Wednesday, August 03, 2005

Drugs and Baseball

At last, the first high-profile player to have tested positive for steroids in baseball has been caught. Rafael Palmeiro, who less than a month ago was receiving the plaudits for becoming the latest member of the elite 3,000-hits club, is now banned and labelled, officially, as a drug cheat. Hopefully this will have an effect on whether he gets voted into the Hall of Fame; then again, given that countless other players have most likely been injecting themselves with cocktails of steroids for years with impunity, it probably seems a little harsh.

Palmeiro has, however, been undeniably stupid. He's at the end of his career; allegations have already been made against him as regards drug-taking; he absolutely denied taking steroids before a congressional hearing in March. This Question and Answer says pretty much what I think on the matter. While there are drug rules, every player is totally responsible for what he puts in his own body, whether recommended to him by anyone else or not.

As for the question on the efficacy of the penalty - well, I'm sceptical about the value of drugs laws, to be quite honest.
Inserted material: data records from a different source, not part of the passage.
$ cat config.mk
export PLATFORM = sky130hd
export DESIGN_NAME = csc_div
export DESIGN_NICKNAME = d
export VERILOG_FILES = /design/src/design/csc_pkg.sv /design/src/design/csc_div.sv
export SDC_FILE = /design/constraint.sdc
export NUM_CORES = 1
export LEC_CHECK = 0
export BUFFER_PORTS_ARGS = -buffer_cell sky130_fd_sc_hd__buf_2
export CAP_MARGIN = 20
export CORE_MARGIN = 1.5
export CORE_UTILIZATION = 55
export CTS_BUF_LIST = sky130_fd_sc_hd__clkbuf_16
export CTS_CLUSTER_DIAMETER = 100
export DETAILED_ROUTE_END_ITERATION = 10
export PLACE_DENSITY = 0.77
export SYNTH_ARGS = -nofsm -noshare
export SYNTH_HDL_FRONTEND = slang
export SYNTH_SLANG_ARGS = --single-unit
$ cat constraint.sdc
create_clock -name clk -period 2 [get_ports clk]
set_input_delay 0.5 -clock clk [delete_from_list [all_inputs] [get_ports clk]]
set_output_delay 0.5 -clock clk [all_outputs]
set_load 0.005 [all_outputs]
$ cat src/design/csc_pkg.sv
// shared types, constants and helpers for the color space converter
package csc_pkg;

  localparam int ChBits  = 8;
  localparam int HueBits = 11;
  localparam logic [ChBits-1:0] ChMax = '1;
  localparam logic [HueBits-1:0] HueRange = 11'd1536;

  typedef enum logic [2:0] {
    MODE_HSV2RGB  = 3'd0,
    MODE_RGB2HSV  = 3'd1,
    MODE_CMYK2RGB = 3'd2,
    MODE_RGB2CMYK = 3'd3,
    MODE_HSV2CMYK = 3'd4,
    MODE_CMYK2HSV = 3'd5
  } mode_t;

  typedef struct packed {
    logic [7:0]  in_alpha;
    logic [10:0] in_first;
    logic [7:0]  in_second;
    logic [7:0]  in_third;
    logic [7:0]  in_fourth;
  } pix_in_t;

  typedef struct packed {
    logic [7:0]  out_alpha;
    logic [10:0] out_first;
    logic [7:0]  out_second;
    logic [7:0]  out_third;
    logic [7:0]  out_fourth;
  } pix_out_t;

  // floor(x / 255) for x < 65280
  function automatic logic [7:0] div255(input logic [15:0] x);
    logic [16:0] q;
    q = ({1'b0, x} + 17'd1 + {9'd0, x[15:8]}) >> 8;
    return q[7:0];
  endfunction

  function automatic logic [7:0] sat8(input logic [10:0] x);
    return (x > 11'd255) ? 8'hff : x[7:0];
  endfunction

endpackage

$ cat src/design/csc_div.sv
// pipelined restoring divider, one quotient bit per stage
module csc_div import csc_pkg::*; (
  input  logic        clk,
  input  logic [18:0] num,
  input  logic [7:0]  den,
  output logic [18:0] quo
);
  // stage i holds partial remainder and quotient after i bits
  logic [18:0] n_q [20];
  logic [8:0]  r_q [20];
  logic [7:0]  d_q [20];

  always_comb begin
    n_q[0] = num;
    r_q[0] = '0;
    d_q[0] = den;
  end

  for (genvar i = 0; i < 19; i++) begin : g_st
    logic [9:0]  rs;
    logic [18:0] nn;
    logic [8:0]  rn;
    always_comb begin
      rs = {r_q[i], n_q[i][18]};
      nn = {n_q[i][17:0], 1'b0};
      if (rs >= {2'b0, d_q[i]}) begin
        rn = 9'(rs - {2'b0, d_q[i]});
        nn[0] = 1'b1;
      end else begin
        rn = rs[8:0];
      end
    end
    always_ff @(posedge clk) begin
      n_q[i+1] <= nn;
      r_q[i+1] <= rn;
      d_q[i+1] <= d_q[i];
    end
  end

  assign quo = n_q[19];
endmodule

==> flow_metrics.py, run 1 <==
metrics = {
    "place": {
        "place_area_um2": 24470,
        "hpwl_um": 28630,
        "placed_cells": 2723,
        "routabilityCongestion": 0.8934,
        "io_buffers": 46,
    },
    "sta": {
        "worst_pin_slew_ns": 0.4824,
        "rsz0062_at_grt": "true",
        "slew_viol_final": 0,
        "slew_headroom_pct": 67.01,
        "fmax_mhz": 467.3,
        "min_period_ns": 2.140,
        "hold_ws_ns": 0.04878,
        "setup_viol": 36,
        "setup_ws_ns": -0.1400,
        "finClkSkew_ns": 0.01798,
        "period_share_pct": 107.0,
        "final_hold_viol_count": 0,
    },
    "setup_path": {
        "worst-path-buf-inv": 3,
        "cp-start-kind": "flop",
        "cp_top_family": "simple AND/OR/NAND/NOR gates",
        "path_cells": "inv_2 > ha_4 > inv_2 > fa_2 > nand3_2 > a21oi_2 > or4_4 > buf_6 > mux2_4",
        "end_kind": "flop",
        "cpPeakStageDelay_ns": 0.53,
        "crit_top_cell": "inv_2",
        "cp_slowest_cell": "or4_4",
        "crit_fanout": 5,
        "worstPathArrival_ns": 2.64,
        "worstSetupPathType": "reg2reg",
        "cp_data_required_time_ns": 2.50,
    },
    "route": {
        "drc": 0,
        "vias": 15279,
        "drt-wirelength-per-cell_um": 15.62,
        "initialDrtViolationCount": 852,
        "ant_nets": 0,
        "post_drt_via_cell_ratio": 5.238,
        "drt_wl_total_um": 45550,
        "first_pass_iters": 6,
    },
    "global_routing": {
        "track_usage_pct": 19.82,
        "grt-ovfl-total": 0,
        "grt_pass1_wl_um": 68270,
        "grt_pass1_vias": 14802,
        "grt_max_degree": 17,
        "antenna_found_initial": 1,
    },
    "die": {
        "rows": 73,
        "ioPinCount": 47,
        "die_x_um": 204.7,
        "start_util_pct": 56.04,
        "fp.dieH_um": 204.7,
        "die_area_um2": 41890,
        "coreArea_um2": 39910,
    },
    "synthesis": {
        "synth_cell_type_count": 54,
        "yosys.area.top_type": "dfxtp_1",
        "ys_warn_count": 0,
        "synth.avg_cell_area_um2": 11.18,
        "syn_nets": 2191,
        "synthFlopType": "dfxtp_1",
        "synth.cell_area_um2": 22370,
        "synth_top_area_share_pct": 59.69,
        "ys_seq_area_share_pct": 59.69,
        "synth_edf_count": 0,
        "ys_top_cells_by_count": "dfxtp_1, inv_1, nand2_1",
        "synth_area_leaders": "dfxtp_1, ha_1, inv_1",
        "async_reset_ff_share_pct": 0,
        "synth_most_common_cell": "dfxtp_1",
        "synth-seq-cells": 667,
        "syn_inst": 2000,
    },
    "finish": {
        "final_nets": 2537,
        "stdcell_area_um2": 28910,
        "syn2layout_area_growth_pct": 29.22,
        "layout.cells.non_filler": 2917,
        "nFillCells": 2531,
        "drive_above_1_share_pct": 30.45,
    },
    "job": {
        "cap_violations": 0,
    },
    "power_and_ir_drop": {
        "total_power_w": 0.04664,
        "p_leak_nw": 12.66,
        "power_density_nw_per_um2": 1613,
        "peakVddDrop_mv": 0.8951,
    },
    "clocking": {
        "cts_num_sinks": 667,
        "clk_pin_slew_ns": 0.06,
        "clock_tree.htree_level_count": 2,
        "cts_buffer_depth": 3,
        "tritoncts": "done",
        "cts_made_buffers": 61,
        "clock_latency_ns": 0.61,
        "cts-root-buf": "clkbuf_16",
    },
    "min_path": {
        "hold_path.class": "in2reg",
    },
    "status": {
        "violations": "setup timing",
        "outcome": "finished with violations",
    },
}
## worst paths after layout
kind / from / end / slack, ns / depth (start not counted)
setup / recovery: g_st[14].rs[0] / g_st[15].rs[2] / -0.14 / 9
hold / removal: den[7] / d_q[151] / 0.05 / 1
setup reg to reg: g_st[14].rs[0] / g_st[15].rs[2] / -0.14 / 9
hold reg to reg: g_st[12].nn[10] / g_st[13].nn[11] / 0.32 / 0
## per-layer routing
metal	global-route usage, %	up-vias	share of wire, %
met1	23.94	7296	42
li1	-	7521	-
met3	3.913	113	4.0
met5	0	-	0
met2	35.34	349	51
met4	6.119	0	2.9
## repair_timing
item,CTS,global route
gates cloned,1,3
buffers inserted,19,46
hold buffers,21,0
pin swaps,28,87
setup endpoints to repair,117,133
resized for setup,99,380
endpoints found under the hold margin,21,0
## flip-flops by register name, summed over array words and instances, names as in the netlist
name and cells:
g_st.rs 180, g_st.nn 324, d_q 144, quo 19
## report_power, final
part | internal [W] | switching (W) | leakage, nW | total [W]
sequential | 0.0162 | 0.00155 | 5.59 | 0.0178
clock | 0.00676 | 0.00474 | 1.04 | 0.0115
combinational | 0.00874 | 0.00860 | 6.03 | 0.0173
total | 0.0317 | 0.0149 | 12.7 | 0.0466
## per-stage QoR
step	utilization [%]	setup slack [ns]	setup TNS (ns)
2_1_floorplan	-	-0.05450	-0.1757
3_3_place_gp	61.30	-0.1146	-1.325
3_5_place_dp	61.30	-0.1823	-4.960
4_1_cts	68.17	-0.1230	-0.5829
5_1_grt	72.41	-0.1745	-6.375
6_report	72.42	-0.1400	-1.572
## cells by family after synthesis
kind of cell | Yosys count | share of synthesized area [%]
AND/OR/NAND/NOR | 422 | 10.48
adder cells (fa/ha/maj) | 163 | 9.688
XOR/XNOR | 52 | 2.036
AO/OA/AOI/OAI | 404 | 11.13
buffers and inverters | 229 | 3.955
multiplexers | 63 | 3.020
flip-flops | 667 | 59.69
## cell usage in the layout, fill, tap and decap left out, drive strengths merged, types with 16 or more instances in the layout
cell         instances
nor3                18
nand3b              17
clkbuf              63
mux2i               33
mux2                30
dlygate4sd3         21
xnor2               20
nor4b               16
nand2              160
a21boi              37
nand2b              36
a21oi              116
a21o                24
inv                229
o21bai              18
o211ai              29
nor2                72
dfxtp              667
nor3b               16
fa                  17
nand4               34
xor2                32
nand3               17
ha                 146
clkinv              19
buf                279
o31ai               32
o21ai              117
It seems to me improbable that the testers are keeping up with science; both in the development of new drugs, and in terms of masking agents beating the test. While those factors remain the case, I wonder whether drug laws are actually desirable at all. Certainly from a competitive point of view, there isn't much justification, for it is only the honest who get punished (the real issue is in whether it encourages children to use drugs when medically it is inadvisable).
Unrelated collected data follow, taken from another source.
### config.mk
export PLATFORM = sky130hd
export DESIGN_NAME = lmod_median
export DESIGN_NICKNAME = d
export VERILOG_FILES = /design/src/sv/lmod_pkg.sv /design/src/sv/lmod_median.sv
export SDC_FILE = /design/constraint.sdc
export NUM_CORES = 1
export LEC_CHECK = 0
export BUFFER_PORTS_ARGS = -buffer_cell sky130_fd_sc_hd__buf_4
export CAP_MARGIN = 20
export CORE_MARGIN = 5
export CORE_UTILIZATION = 25
export CTS_CLUSTER_SIZE = 30
export DETAILED_ROUTE_END_ITERATION = 8
export HOLD_SLACK_MARGIN = 0.1
export SYNTH_ARGS = -nofsm -noshare
export SYNTH_HDL_FRONTEND = slang
export SYNTH_SLANG_ARGS = --single-unit
### constraint.sdc
create_clock -name clk -period 6 [get_ports clk]
set_clock_uncertainty 0.1 [all_clocks]
set_input_delay 1.2 -clock clk [delete_from_list [all_inputs] [get_ports clk]]
set_output_delay 1.2 -clock clk [all_outputs]
set_load 0.05 [all_outputs]
### src/sv/lmod_pkg.sv
// shared types, sizes and register codes of the lidar median obstacle detector
package lmod_pkg;

	// sizes
	localparam int MAX_BEAMS    = 1024;
	localparam int WINDOW_DEPTH = 5;
	localparam int RANGE_BITS   = 16;
	localparam int ADDR_W       = $clog2(MAX_BEAMS);
	localparam int BEAM_W       = $clog2(MAX_BEAMS + 1);
	localparam int SLOT_W       = $clog2(WINDOW_DEPTH + 1);
	localparam int KEY_W        = RANGE_BITS + 1;
	localparam int CNT_W        = 11;
	localparam int FRAC_W       = 17;
	localparam int PROD_W       = FRAC_W + CNT_W;

	// configuration register indexes
	localparam logic [2:0] REG_HALF_CONE = 3'd0;
	localparam logic [2:0] REG_DETECT    = 3'd1;
	localparam logic [2:0] REG_VALID_MIN = 3'd2;
	localparam logic [2:0] REG_VALID_MAX = 3'd3;
	localparam logic [2:0] REG_FRACTION  = 3'd4;

	// input word
	typedef struct packed {
		logic [15:0] range_mm;
		logic        last_beam;
	} in_word_t;

	// result word
	typedef struct packed {
		logic             obstacle_detected;
		logic [CNT_W-1:0] hit_count;
		logic [CNT_W-1:0] beams_in_fov;
	} out_word_t;

	// configuration as seen by the datapath
	typedef struct packed {
		logic [CNT_W-1:0]      half_cone_beams;
		logic [RANGE_BITS-1:0] detect_distance_mm;
		logic [RANGE_BITS-1:0] valid_min_mm;
		logic [RANGE_BITS-1:0] valid_max_mm;
		logic [FRAC_W-1:0]     hit_fraction_q16;
	} cfg_t;

	// per-beam control travelling down the pipeline
	typedef struct packed {
		logic              vld;
		logic              last;
		logic              cone;
		logic [BEAM_W-1:0] cnt;
	} beat_ctl_t;

endpackage

### src/sv/lmod_median.sv
// per-beam median: qualify samples, rank them, pick the upper median, test it
module lmod_median (
	input  logic                                                  clk,
	input  logic                                                  arst_n,
	input  logic                                                  adv,
	input  lmod_pkg::cfg_t                                        cfg,
	input  lmod_pkg::beat_ctl_t                                   ctl_s1,
	input  logic [lmod_pkg::RANGE_BITS-1:0]                       range_s1,
	input  logic [lmod_pkg::SLOT_W-1:0]                           slot_s1,
	input  logic [lmod_pkg::SLOT_W-1:0]                           used_s1,
	input  logic [lmod_pkg::WINDOW_DEPTH-1:0][lmod_pkg::RANGE_BITS-1:0] rd_data,
	output lmod_pkg::beat_ctl_t                                   ctl_s3,
	output logic                                                  hit_s3
);
	import lmod_pkg::*;

	logic [WINDOW_DEPTH-1:0][KEY_W-1:0]  key_d;
	logic [SLOT_W-1:0]                   nval_d;
	logic [WINDOW_DEPTH-1:0][KEY_W-1:0]  key_s2;
	logic [SLOT_W-1:0]                   nval_s2;
	beat_ctl_t                           ctl_s2;
	logic [WINDOW_DEPTH-1:0][SLOT_W-1:0] rank_d;
	logic [WINDOW_DEPTH-1:0][KEY_W-1:0]  key_s3;
	logic [WINDOW_DEPTH-1:0][SLOT_W-1:0] rank_s3;
	logic [SLOT_W-1:0]                   nval_s3;
	beat_ctl_t                           ctl_s3_q;
	logic [RANGE_BITS-1:0]               med;

	// lane keys: invalid samples get the top bit set so they sort last
	always_comb begin
		logic [RANGE_BITS-1:0] v;
		logic                  ok;
		nval_d = '0;
		for (int k = 0; k < WINDOW_DEPTH; k++) begin
			v  = (slot_s1 == SLOT_W'(k)) ? range_s1 : rd_data[k];
			ok = (SLOT_W'(k) < used_s1) && (v != '0) && (v > cfg.valid_min_mm) &&
			     (v < cfg.valid_max_mm);
			key_d[k] = {~ok, v};
			nval_d   = nval_d + SLOT_W'(ok);
		end
	end

	// stable rank of each lane among all lanes
	always_comb begin
		logic lt;
		for (int i = 0; i < WINDOW_DEPTH; i++) begin
			rank_d[i] = '0;
			for (int j = 0; j < WINDOW_DEPTH; j++) begin
				lt = (key_s2[j] < key_s2[i]) || ((key_s2[j] == key_s2[i]) && (j < i));
				if (j != i) begin
					rank_d[i] = rank_d[i] + SLOT_W'(lt);
				end
			end
		end
	end

	// pipeline control
	always_ff @(posedge clk or negedge arst_n) begin
		if (!arst_n) begin
			ctl_s2   <= '0;
			ctl_s3_q <= '0;
		end else if (adv) begin
			ctl_s2   <= ctl_s1;
			ctl_s3_q <= ctl_s2;
		end
	end

	// pipeline payload
	always_ff @(posedge clk) begin
		if (adv) begin
			key_s2  <= key_d;
			nval_s2 <= nval_d;
			key_s3  <= key_s2;
			rank_s3 <= rank_d;
			nval_s3 <= nval_s2;
		end
	end

	// upper median: the valid lane whose rank is half the valid count
	always_comb begin
		med = '0;
		for (int k = 0; k < WINDOW_DEPTH; k++) begin
			if (!key_s3[k][KEY_W-1] && rank_s3[k] == (nval_s3 >> 1)) begin
				med = key_s3[k][RANGE_BITS-1:0];
			end
		end
	end

	assign hit_s3 = ctl_s3_q.cone && (nval_s3 != '0) && (med < cfg.detect_distance_mm);
	assign ctl_s3 = ctl_s3_q;

endmodule

# Yosys cells after proc, flatten, opt, wreduce, memory -nomap -nowiden
# Index checks and enable logic that the tools add are counted.
[word_totals]
ff_bits = 219
in_bits = 195
output_inout_bits = 15
wordCells = 158
[classes]
n_addsub = 19
n_lt_le_gt_ge = 36
n_eq_ne = 19
mux = 10
n_bitwise = 5
n_reduce_logical = 44
[ops]
columns = ["cell", "n"]
rows = [
  ["$lt 17x17->1", 20],
  ["$eq 17x17->1", 10],
  ["$mux 16", 10],
  ["$lt 16x16->1", 6],
  ["$gt 16x16->1", 5],
  ["$reduce_bool 16->1", 5],
  ["$logic_and 1x1->1", 22],
  ["$add 3x1->3", 7],
  ["$add 2x1->3", 6],
  ["$eq 3x2->1", 5],
  ["$add 1x1->2", 6],
  ["$logic_or 1x1->1", 10],
  ["$eq 3x2->1 const B", 2],
  ["$lt 1x3->1 const A", 2],
  ["$lt 2x3->1 const A", 2],
  ["$logic_not 1->1", 5],
  ["$not 1->1", 5],
  ["$eq 3x1->1 const B", 1],
  ["$eq 3x3->1 const B", 1],
  ["$logic_not 3->1", 1],
  ["$lt 3x3->1 const A", 1],
  ["$reduce_bool 3->1", 1],
]

# Longest topological paths before layout
[logic_depth]
depth_word = 10
mapped_depth = 15
ltp_nobuf = 13

# Worst setup path before layout
# No wires, ideal clock.
[synth_timing]
kind = "in2reg"
from = "input port slot_s1[1] in the netlist's numbering"
to = "register nval_s2[1], data pin"
setup_ns = 0.261
t_arrival_ns = 4.942
t_required_ns = 5.639
path_slack_ns = 0.697
stages = 14
path_buffers = 2
cell_sequence = "buf_2 -> nor3_2 -> clkbuf_1 -> mux2_2 -> ha_1 -> nand3_1 -> nor4_1 -> a221oi_1 -> o21a_1 -> a211o_1 -> fa_1 -> inv_1 -> fa_1 -> ha_1"
[synth_rtl]
columns = ["item", "line_no", "rtl"]
rows = [
  ["start, declared", "lmod_median.sv:9", "input logic [lmod_pkg::SLOT_W-1:0] slot_s1,"],
  ["end signal, assigned", "lmod_median.sv:72", "nval_s2 <= nval_d;"],
  ["end, declared", "lmod_median.sv:20", "logic [SLOT_W-1:0] nval_s2;"],
]

# Worst setup path in the final report
[layout_timing]
from = "register nval_s3[1]"
to = "output port hit_s3"
[layout_between]
elab_chain_len = 9
word_cells_on_any_way = 19
classes_between = "order compare (1); eq/ne (5); mux (5); reduce/logical (8)"
[layout_lines]
columns = ["item", "line_no", "rtl"]
rows = [
  ["start, declared", "lmod_median.sv:25", "logic [SLOT_W-1:0] nval_s3;"],
  ["start signal, assigned", "lmod_median.sv:75", "nval_s3 <= nval_s2;"],
  ["$eq 3x2->1", "lmod_median.sv:83", "if (!key_s3[k][KEY_W-1] && rank_s3[k] == (nval_s3 >> 1)) begin"],
  ["$logic_and 1x1->1", "lmod_median.sv:83", ""],
  ["$mux 16 (5 in a row)", "lmod_median.sv:83", ""],
  ["$lt 16x16->1", "lmod_median.sv:89", "assign hit_s3 = ctl_s3_q.cone && (nval_s3 != '0) && (med < cfg.detect_distance_mm);"],
  ["$logic_and 1x1->1 *", "lmod_median.sv:89", ""],
  ["end, declared", "lmod_median.sv:13", "output logic hit_s3"],
]
# Mark *: on every way between the ends. The rest lies on a longest branch, timed or not.

==> flow_summary.yaml <==
global_routing:
  antenna_found_initial: 0
  grt_pass1_vias: 14194
  grt-ovfl-total: 0
  track_usage_pct: 16.3
  grt_pass1_wl_um: 90700
  grt_max_degree: 112
drt:
  firstDrtPassIters: 5
  vias: 13633
  vias_per_cell: 5.15
  drt_iter0_markers: 847
  routedWlPerCell_um: 23.3
  postRouteAntennaNets: 0
  wl_um: 61700
  drc: 0
place:
  dp.cells: 2602
  gp_congestion: 0.947
  port_buffers: 181
  dp_hpwl_um: 51500
  place_area_um2: 19500
die:
  dieArea_um2: 73500
  die_h_um: 271
  core_um2: 67400
  io_pins: 210
  die_w_um: 271
  start_util_pct: 25.3
  row_count: 95
clock_tree:
  cts_resized: 0
  insertion_delay_ns: 0.54
  cts_buffer_depth: 3
  cts_tree: "yes"
  cts_buffers: 24
  clock_sinks: 219
  clk_root_buffer_cell: "clkbuf_16"
  cts_setup_buffers: 0
  hold_buffers: 0
  clk_pin_slew_ns: 0.07
  cts-htree-levels: 1
worst_setup_path:
  endpoint_kind: "output port"
  worstSetupStartpointType: "flip-flop"
  cp_slowest_cell: "or4_1"
  crit_chain: "xor2_1, or4_1, o21ai_0, a2bb2oi_1, a21oi_1, ha_1, a21oi_1, o21ai_0, a21o_1, a211oi_1, o21ai_0, buf_4, nor2_1, buf_4"
  critical_path_class: "reg -> out"
  required_ns: 4.70
  critPathMaxStageDelay_ns: 0.82
  critPathMostFrequentCell: "o21ai_0"
  arrival_ns: 4.39
  worstPathMaxFanout: 16
logic_synthesis:
  syn_inst: 1557
  synth_edf_count: 191
  synth_most_common_cell: "ha_1"
  yosys_warnings: 0
  ys_ff_latch: 219
  synth_ff_type: "edfxtp_1"
  yosys.area.top_type_share_pct: 33.6
  synth_area_per_cell_um2: 11.0
  yosys-top-cells-count: "351 x ha_1, 191 x edfxtp_1, 130 x inv_1"
  synth_cell_types: 69
  synth_top_area_cell: "edfxtp_1"
  synthesis.nets: 2110
  netlist_top_cells_area: "edfxtp_1 34%, ha_1 26%, mux2_2 5.8%"
  async_flop_share_pct: 12.8
  syn_area_um2: 17100
  synth_seq_area_share_pct: 37.7
flow_run:
  cap_viol_max_count: 0
timing:
  post-route-min-period_ns: 5.69
  drv_slew: 0
  setup_viol: 0
  fin_crit_sh_pct: 94.8
  timing.fmax_mhz: 176
  setup-tns-final_ns: 0
  slew_headroom_pct: 38.6
  rsz0062_at_grt: "no"
  worst_pin_slew_ns: 0.921
  finalHoldViolations: 0
pwr:
  powerDensity_nw_per_um2: 262
  pwr-share-comb_pct: 33.9
  power_switching_mw: 1.82
  ir_worst_vdd_mv: 0.185
  p_leak_nw: 9.08
  swShare_pct: 34.1
  cell_internal_pwr_mw: 3.51
  seqPwrFrac_pct: 38.3
  p_clk_share_pct: 27.8
  total_power_mw: 5.33
cells_and_area:
  instances_no_fill: 2645
  postLayoutCellArea_um2: 20300
  syn_to_final_growth_pct: 19.2
  fin_util_pct: 30.2
  multi_input_area_um2: 10000
  ff_latch_area_um2: 6440
  fillers: 6883
  drive_above_1_share_pct: 19.6
  nNetsFinal: 2308
  diodes: 0
min_path:
  hp-class: "reg -> reg"
status:
  status: "complete, no violations"
[worst paths after layout]
kind / slack [ns] / end / cells after the start / from
min: 0.35 / key_s3[76]$_DFFE_PP_ / 0 / key_s2[76]$_DFFE_PP_
max: 0.31 / hit_s3 / 14 / nval_s3[1]$_DFFE_PP_
min in group asynchronous: 0.48 / ctl_s3[1]$_DFFE_PN0P_ / 1 / arst_n
max reg2reg: 2.48 / rank_s3[4]$_DFFE_PP_ / 11 / key_s2[41]$_DFFE_PP_
max in group asynchronous: 5.05 / ctl_s2[12]$_DFFE_PN0P_ / 1 / arst_n
min reg2reg: 0.35 / key_s3[76]$_DFFE_PP_ / 0 / key_s2[76]$_DFFE_PP_
[state kept, by name (all words and copies together) (netlist names)]
name / flops
key_s2: 85
ctl_s2: 14
key_s3: 85
nval_s3: 3
nval_s2: 3
rank_s3: 15
ctl_s3: 14
[stage by stage]
step	hold slack [ns]	setup slack [ns]
after global routing	0.374	0.0499
after detailed placement	0.353	0.498
final	0.353	0.313
after CTS	0.355	0.239
after global placement	0.350	0.498
after floorplan	0.300	0.697
===== src/sv/lmod_decide.sv =====
// hit counting per scan, field of view, fraction test and result register
module lmod_decide (
	input  logic                clk,
	input  logic                arst_n,
	input  lmod_pkg::cfg_t      cfg,
	input  lmod_pkg::beat_ctl_t ctl_s3,
	input  logic                hit_s3,
	input  logic                out_stall,
	output logic                hold,
	output logic                out_valid,
	output lmod_pkg::out_word_t out_word
);
	import lmod_pkg::*;

	logic [BEAM_W-1:0] hits_q;
	logic [BEAM_W-1:0] hits_total;
	logic [BEAM_W:0]   cone_beams;
	logic [BEAM_W-1:0] fov_d;
	logic              v_s4;
	logic [BEAM_W-1:0] hits_s4;
	logic [BEAM_W-1:0] fov_s4;
	logic [PROD_W-1:0] need;
	logic [PROD_W-1:0] have;
	logic              out_valid_q;
	out_word_t         out_word_q;
	logic              adv;

	// a finished scan waits while the result register is full and stalled
	assign hold = v_s4 && out_valid_q && out_stall;
	assign adv  = !hold;

	// hits including this beam, and the field of view at the last beam
	assign hits_total = hits_q + BEAM_W'(hit_s3);
	assign cone_beams = (BEAM_W + 1)'(cfg.half_cone_beams) + (BEAM_W + 1)'(1);
	assign fov_d      = (cone_beams < {1'b0, ctl_s3.cnt}) ? cone_beams[BEAM_W-1:0] :
	                    ctl_s3.cnt;

	// scan hit accumulator and last-beam stage
	always_ff @(posedge clk or negedge arst_n) begin
		if (!arst_n) begin
			hits_q <= '0;
			v_s4   <= 1'b0;
		end else if (adv) begin
			v_s4 <= ctl_s3.vld && ctl_s3.last;
			if (ctl_s3.vld) begin
				hits_q <= ctl_s3.last ? '0 : hits_total;
			end
		end
	end

	always_ff @(posedge clk) begin
		if (adv) begin
			hits_s4 <= hits_total;
			fov_s4  <= fov_d;
		end
	end

	// exact fraction test: hits * 65536 >= fraction * fov
	assign need = PROD_W'(cfg.hit_fraction_q16) * PROD_W'(fov_s4);
	assign have = PROD_W'({hits_s4, 16'b0});

	// result register
	always_ff @(posedge clk or negedge arst_n) begin
		if (!arst_n) begin
			out_valid_q <= 1'b0;
		end else if (!out_valid_q || !out_stall) begin
			out_valid_q <= v_s4;
		end
	end

	always_ff @(posedge clk) begin
		if (v_s4 && (!out_valid_q || !out_stall)) begin
			out_word_q.obstacle_detected <= (have >= need);
			out_word_q.hit_count         <= CNT_W'(hits_s4);
			out_word_q.beams_in_fov      <= CNT_W'(fov_s4);
		end
	end

	assign out_valid = out_valid_q;
	assign out_word  = out_word_q;

endmodule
What I do know is this, however - whilst there are rules against drugs, they should have some sort of stiff penalty. Palmeiro's ban amounts to little more than a week and a half off baseball. As pointed out in the linked article above, another player was banned for nearly three weeks for pushing a cameraman to the ground. That's mad. Both players have damaged the image of the game; Palmeiro has deliberately tried to gain an unfair competitive advantage over the honest. He should be banned for months at least. Otherwise it makes a mockery of the whole system - a slap on the wrist. Because Palmeiro is the only high-profile player to have been caught so far. It was said at the start that "naming and shaming" would be punishment enough. Rubbish. Only hardcore baseball fans would remember names like Alex Sanchez and Rafael Betancourt. Yet they were trying to cheat their way to succes. A slap on the wrist isn't good enough. If drugs are to be banned from sport, make the punishments have some teeth.